The political and economic fallout was immediate. Concerts and other special events were canceled in protest. Companies like PayPal canceled plans to expand into North Carolina. Several governments (both state and local) outside of North Carolina enacted bans on official travel (for government employees) into North Carolina. The National Basketball Association moved the 2017 All-Star Game from Charlotte to New Orleans, the Atlantic Coast Conference moved its football championship game from Charlotte to Orlando, and the National Association for Collegiate Athletics threatened to remove all subsequent championship games in all sports from the state unless HB2 was repealed.

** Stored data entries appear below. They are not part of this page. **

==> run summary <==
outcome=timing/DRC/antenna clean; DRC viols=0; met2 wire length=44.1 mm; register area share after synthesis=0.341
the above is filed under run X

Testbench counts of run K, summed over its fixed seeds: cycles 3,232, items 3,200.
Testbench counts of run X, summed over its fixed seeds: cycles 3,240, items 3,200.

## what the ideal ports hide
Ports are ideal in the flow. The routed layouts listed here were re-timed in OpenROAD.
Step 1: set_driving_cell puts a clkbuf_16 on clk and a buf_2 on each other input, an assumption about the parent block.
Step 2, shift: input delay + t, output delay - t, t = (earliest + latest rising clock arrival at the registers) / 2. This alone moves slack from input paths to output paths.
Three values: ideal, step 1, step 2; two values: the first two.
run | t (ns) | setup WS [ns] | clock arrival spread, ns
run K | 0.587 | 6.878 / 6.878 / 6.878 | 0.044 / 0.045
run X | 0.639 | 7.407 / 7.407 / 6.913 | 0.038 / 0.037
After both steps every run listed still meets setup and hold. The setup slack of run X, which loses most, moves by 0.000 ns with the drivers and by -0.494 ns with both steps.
Source: an optimization exercise on an open RTL-to-GDS flow (aim: small area, a short achievable clock period and few clock cycles per item). Production flows keep margins and buffers that such runs may drop.
Function was checked by simulation only, so behaviour that the tests miss may differ from the original.

## flow/design.v (module list and top-level ports; edited modules follow where they fit)
// module himg_qmap: 1463 lines
module himg_qmap (
    input  wire        clk,
    input  wire        rst,         
    input  wire        in_valid,
    output wire        in_ready,
    input  wire [1:0]  in_op,
    input  wire [15:0] in_data,
    output wire        out_valid,
    input  wire        out_ready,
    output wire [15:0] out_data
);
  // ...
==> flow/run.sh <==
#!/bin/bash
# synth_recipe.tcl (not shown) runs the flow's synth.tcl, then flattens the netlist and writes it again
# the make line also repeats each setting of config.mk as NAME=value (left out here)
make -C /OpenROAD-flow-scripts/flow DESIGN_CONFIG=/design/flow/config.mk WORK_HOME=/design/flow/orfs CLKGATE_MAP_FILE= SYNTH_SCRIPT=/design/flow/synth_recipe.tcl finish
==> flow/config.mk <==
export PLATFORM = sky130hd
export DESIGN_NAME = himg_qmap
export DESIGN_NICKNAME = himg_qmap
export VERILOG_FILES = /design/flow/design.v
export SDC_FILE = /design/flow/constraint.sdc
export NUM_CORES = 4
export LEC_CHECK = 0
export ABC_AREA = 1
export CAP_MARGIN = 20
export CORE_MARGIN = 2
export CORE_UTILIZATION = 45
export PLACE_DENSITY = 0.6
export SLEW_MARGIN = 20
==> flow/constraint.sdc <==
create_clock -name core_clock -period 14.0 [get_ports {clk}]
set_input_delay 2.8000 -clock core_clock [delete_from_list [all_inputs] [get_ports {clk}]]
set_output_delay 2.8000 -clock core_clock [all_outputs]
set_load 0.01 [all_outputs]
Context: an optimization exercise on an open-source flow, tuned for small area, a short achievable clock period and few clock cycles. The choices shown serve that exercise and are no tape-out recipe. Function was checked by simulation only, so behaviour that the tests miss may differ from the original.

==> design/flow/design.v <==
module yuv_ct_num (
    input  wire [7:0]  r,
    input  wire [7:0]  g,
    input  wire [7:0]  b,
    output wire [14:0] ny,
    output wire [14:0] nu,
    output wire [17:0] nv
);
    wire [17:0] S  = {10'd0, r} + {10'd0, g};
    wire [21:0] D  = {14'd0, r} - {14'd0, g};
    wire [21:0] E  = {14'd0, b} - {14'd0, g};
    wire [17:0] B  = b;
    wire [21:0] E3 = (E << 1) + E;
    wire [17:0] sy = (S << 9) - (S << 6) - (S << 2) - S - (D[17:0] << 7) - (D[17:0] << 4)
                   + (B << 7) - (B << 4) + (B << 1);
    wire [17:0] su = 18'd128000 + (E[17:0] << 9) - (E[17:0] << 3) - (E[17:0] << 2)
                   - (D[17:0] << 7) - (D[17:0] << 5) - (D[17:0] << 3) - D[17:0] - B;
    wire [21:0] sv = 22'd1280000 + (D << 12) + (D << 10) - (D << 7) - (D << 1)
                   - (E3 << 8) - (E3 << 4) + (E3 << 1) - {13'd0, b, 1'b0} - {14'd0, b};
    assign ny = sy[17:3];
    assign nu = su[17:3];
    assign nv = sv[21:4];
endmodule
module yuv_ct_d125a #(parameter K = 2) (
    input  wire [14:0] n,
    output wire [14:0] p
);
    reg [7:0] rm;
    reg [6:0] t;
    reg [K-1:0] q;
    integer   i;
    always @(*) begin
        rm = {1'b0, n[14:8]};
        for (i = 7; i >= 8 - K; i = i - 1) begin
            rm       = {rm[6:0], n[i]};
            q[i-8+K] = rm[7] | (&rm[6:2] & (rm[1] | rm[0]));
            t        = rm[6:0] + 7'd3;           
            rm       = q[i-8+K] ? {1'b0, t} : rm;
        end
    end
    assign p = {q, rm[6:0], n[7-K:0]};
endmodule
module yuv_ct_d125b #(parameter K = 2) (
    input  wire [14:0] p,
    output reg  [7:0]  q
);
    reg [7:0] rm;
    reg [6:0] t;
    integer   i;
    always @(*) begin
        q[7:8-K] = p[14:15-K];
        rm = {1'b0, p[14-K:8-K]};
        for (i = 7 - K; i >= 0; i = i - 1) begin
            rm   = {rm[6:0], p[i]};
            q[i] = rm[7] | (&rm[6:2] & (rm[1] | rm[0]));
            t    = rm[6:0] + 7'd3;
            rm   = q[i] ? {1'b0, t} : rm;
        end
    end
endmodule
module yuv_ct_d625a #(parameter K = 2) (
    input  wire [17:0] n,
    output wire [17:0] p
);
    reg [10:0] rm;
    reg [11:0] t;
    reg [K-1:0] q;
    integer    i;
    always @(*) begin
        rm = {1'b0, n[17:8]};
        for (i = 7; i >= 8 - K; i = i - 1) begin
            rm       = {rm[9:0], n[i]};
            t        = {1'b0, rm} + 12'd1423;    
            q[i-8+K] = t[11];
            if (t[11]) rm = t[10:0];
        end
    end
    assign p = {q, rm[9:0], n[7-K:0]};
endmodule
module yuv_ct_d625b #(parameter K = 2) (
    input  wire [17:0] p,
    output reg  [7:0]  q
);
    reg [10:0] rm;
    reg [11:0] t;
    integer    i;
    always @(*) begin
        q[7:8-K] = p[17:18-K];
        rm = {1'b0, p[17-K:8-K]};
        for (i = 7 - K; i >= 0; i = i - 1) begin
            rm   = {rm[9:0], p[i]};
            t    = {1'b0, rm} + 12'd1423;
            q[i] = t[11];
            if (t[11]) rm = t[10:0];
        end
    end
endmodule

The governor responsible for signing HB2 into law lost his re-election bid in November 2016 by a narrow margin, almost certainly a result of his support for HB2. In 2017, under the new governor, the state legislature decided that the political and economic fallout was too much to handle, and so they repealed the law.

I won’t be surprised if people started to boycott Texas over SB8.

Anonymous 0 Comments

People have pretty much covered everything I would mention, but I’m curious how it works in the EU.

Anonymous 0 Comments

This law is thoroughly unconstitutional there’s no precedent. So nobody knows. I wonder if some clinic will just carry on performing legal abortions like they always did and hope for outside financial support to fight in court. Civil disobedience. That’s a hill I would die on. (I think). Thank god I don’t live in Texas.

Soldiers are supposed to disobey illegal orders. Civilians should be allowed to disobey illegal laws.

Anonymous 0 Comments

Money. Everything everyone has already mentioned takes money, a lot of money. So you can donate money to one side or withhold it from the other to influence the process.

You can also boycott or pressure businesses to take business away from the state that has done something egregious. They have moved sporting events or movie industry for example which basically enacts a multi million or multi billion dollar fine for being dick. If the event or industry would have meant reoccurring incoming this can be the most effective and immediate means of change.